Addiction in "Love in the Time of Cholera"
OK, we were e-mailing about this (the fact that there are several references to chess and to Dr. Juvenal Urbino & Jeremiah de Saint-Amour suffering from an addiction to chess) during the day today, and I was reminded of a quotation... (It’s a long one, bear with me). As a ‘recovering chess addict’ (tournament-free since 9/2005!) I can confirm that chess addiction is no joke. :-)
“When one of us first plays chess, he is like a man who has already caught a dose of microbes of, say, Hong Kong Flu. Such a man walks along the street, and he does not yet know that he is ill. He is healthy, he feels fine, but the microbes are doing their work.
Something similar, though less harmful, occurs in chess. You have just been shown that the knight moves like the Russian letter “L” (actually the Russian letter is an upside down version of our L - but the knight move is the same - Jay), the bishop diagonally, the castle (rook) in a straight line, while the queen likes her own colour. You lose the first game. But at some time, if your father or elder brother or simply an old friend wants to be kind to you, then you win, and as a result feel very proud of yourself. A few days pass, and suddenly you involuntarily begin to sense that, without chess, there is something missing in your life. Then you may rejoice: you belong to that group of people without a natural immunity to the chess disaease…”
Mikhail Tal - “The Life and Games of Mikhail Tal” 1997
Note carefully the wording of the last sentence: one rejoices because he is without immunity…

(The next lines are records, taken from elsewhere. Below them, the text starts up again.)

**config.mk**
```make
export PLATFORM = sky130hd
export DESIGN_NAME = ac_actuator_ctrl_flat
export DESIGN_NICKNAME = d
export VERILOG_FILES = /design/src/rtl/ac_actuator_ctrl_if.sv /design/src/rtl/ac_actuator_ctrl.sv /design/src/flat_wrapper.sv
export SDC_FILE = /design/constraint.sdc
export NUM_CORES = 1
export LEC_CHECK = 0
export CORE_MARGIN = 3
export CORE_UTILIZATION = 43
export CTS_CLUSTER_DIAMETER = 120
export CTS_CLUSTER_SIZE = 40
export DETAILED_ROUTE_END_ITERATION = 8
export PLACE_DENSITY = 0.64
export SLEW_MARGIN = 10
export SYNTH_ARGS = -nofsm -noshare
export SYNTH_HDL_FRONTEND = slang
export SYNTH_SLANG_ARGS = --single-unit
```
**constraint.sdc**
```tcl
create_clock -name clk -period 5.7 [get_ports clk]
set_clock_uncertainty 0.1 [all_clocks]
set_input_delay 1.425 -clock clk [delete_from_list [all_inputs] [get_ports clk]]
set_output_delay 1.425 -clock clk [all_outputs]
set_load 0.01 [all_outputs]
```
**src/rtl/ac_actuator_ctrl_if.sv**
```systemverilog
// Request/actuator bundle between the AC controller and the actuator stage.
// The master drives the request levels and the slave drives the actuator enables and status.
interface ac_actuator_ctrl_if;
    logic       heating_req;
    logic       cooling_req;
    logic       heater_on;
    logic       compressor_on;
    logic       fan_on;
    logic       busy;
    logic       conflict;
    logic [2:0] state;

    modport master (
        output heating_req,
        output cooling_req,
        input  heater_on,
        input  compressor_on,
        input  fan_on,
        input  busy,
        input  conflict,
        input  state
    );

    modport slave (
        input  heating_req,
        input  cooling_req,
        output heater_on,
        output compressor_on,
        output fan_on,
        output busy,
        output conflict,
        output state
    );
endinterface

```
**src/rtl/ac_actuator_ctrl.sv**
```systemverilog
// Actuator stage: turns heat/cool request levels into heater, compressor and fan enables.
// Protects the plant with a minimum run time, a fan overrun and a restart lockout.
module ac_actuator_ctrl #(
    parameter int unsigned MIN_ON   = 8,
    parameter int unsigned FAN_POST = 4,
    parameter int unsigned LOCKOUT  = 6,
    parameter int unsigned CNT_W    = 8
) (
    input logic               clk,
    input logic               rst,
    ac_actuator_ctrl_if.slave bus
);

    typedef enum logic [2:0] {
        StIdle   = 3'd0,
        StHeat   = 3'd1,
        StCool   = 3'd2,
        StFanRun = 3'd3,
        StLock   = 3'd4
    } state_e;

    localparam logic [CNT_W-1:0] MinOnLast = CNT_W'(MIN_ON - 1);
    localparam logic [CNT_W-1:0] FanLast   = CNT_W'(FAN_POST - 1);
    localparam logic [CNT_W-1:0] LockLast  = CNT_W'(LOCKOUT - 1);
    localparam logic [CNT_W-1:0] TimerMax  = {CNT_W{1'b1}};

    state_e           state_q, state_d;
    logic [CNT_W-1:0] timer_q, timer_d;
    logic             heat_only, cool_only;

    assign heat_only = bus.heating_req & ~bus.cooling_req;
    assign cool_only = bus.cooling_req & ~bus.heating_req;

    // A running mode only leaves once its minimum run has elapsed and the request for
    // that mode alone is gone; any mode change goes through fan overrun and lockout.
    always_comb begin
        state_d = state_q;
        case (state_q)
            StIdle: begin
                if (heat_only) begin
                    state_d = StHeat;
                end else if (cool_only) begin
                    state_d = StCool;
                end
            end
            StHeat: begin
                if ((timer_q >= MinOnLast) && !heat_only) begin
                    state_d = StFanRun;
                end
            end
            StCool: begin
                if ((timer_q >= MinOnLast) && !cool_only) begin
                    state_d = StFanRun;
                end
            end
            StFanRun: begin
                if (timer_q == FanLast) begin
                    state_d = StLock;
                end
            end
            StLock: begin
                if (timer_q == LockLast) begin
                    state_d = StIdle;
                end
            end
            default: state_d = StIdle;
        endcase
    end

    // Timer counts cycles spent in the current state and saturates instead of wrapping.
    always_comb begin
        timer_d = timer_q;
        if (state_d != state_q) begin
            timer_d = '0;
        end else if (timer_q != TimerMax) begin
            timer_d = timer_q + CNT_W'(1);
        end
    end

    always_ff @(posedge clk) begin
        if (rst) begin
            state_q <= StIdle;
            timer_q <= '0;
        end else begin
            state_q <= state_d;
            timer_q <= timer_d;
        end
    end

    always_comb begin
        bus.heater_on     = (state_q == StHeat);
        bus.compressor_on = (state_q == StCool);
        bus.fan_on        = (state_q == StHeat) || (state_q == StCool) || (state_q == StFanRun);
        bus.busy          = (state_q != StIdle);
        bus.conflict      = bus.heating_req & bus.cooling_req;
        bus.state         = state_q;
    end

endmodule
```
**src/flat_wrapper.sv**
```systemverilog
// flat-port wrapper written by rule: the top's interface ports become plain ports
module ac_actuator_ctrl_flat 
#(
    parameter int unsigned MIN_ON   = 8,
    parameter int unsigned FAN_POST = 4,
    parameter int unsigned LOCKOUT  = 6,
    parameter int unsigned CNT_W    = 8
)
  (clk, rst, bus_heating_req, bus_cooling_req, bus_heater_on, bus_compressor_on, bus_fan_on, bus_busy, bus_conflict, bus_state);
  ac_actuator_ctrl_if bus_i ();
  input logic clk;
  input logic rst;
  input wire logic [$bits(bus_i.heating_req)-1:0] bus_heating_req;
  input wire logic [$bits(bus_i.cooling_req)-1:0] bus_cooling_req;
  output wire logic [$bits(bus_i.heater_on)-1:0] bus_heater_on;
  output wire logic [$bits(bus_i.compressor_on)-1:0] bus_compressor_on;
  output wire logic [$bits(bus_i.fan_on)-1:0] bus_fan_on;
  output wire logic [$bits(bus_i.busy)-1:0] bus_busy;
  output wire logic [$bits(bus_i.conflict)-1:0] bus_conflict;
  output wire logic [$bits(bus_i.state)-1:0] bus_state;
  assign bus_i.heating_req = bus_heating_req;
  assign bus_i.cooling_req = bus_cooling_req;
  assign bus_heater_on = bus_i.heater_on;
  assign bus_compressor_on = bus_i.compressor_on;
  assign bus_fan_on = bus_i.fan_on;
  assign bus_busy = bus_i.busy;
  assign bus_conflict = bus_i.conflict;
  assign bus_state = bus_i.state;
  ac_actuator_ctrl #(.MIN_ON(MIN_ON), .FAN_POST(FAN_POST), .LOCKOUT(LOCKOUT), .CNT_W(CNT_W)) u_core (.clk(clk), .rst(rst), .bus(bus_i));
endmodule
```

Mikhail Tal was a famous Soviet Chess Grandmaster from Riga (Latvia) who was World Champion in 1960 & 1961. He was famous among chess professionals for being a bit of a 'party animal' - drinking, smoking, chasing women, i.e. all the good stuff - compared to his contemporaries. (I actually met him briefly in 1988 at the National Open tournament in Chicago, where one of my friends had the honor of playing against him in one of those 'simultaneous exhibitions' - where the master takes on many players at once to ‘even the odds’ - and actually managed to draw the game.)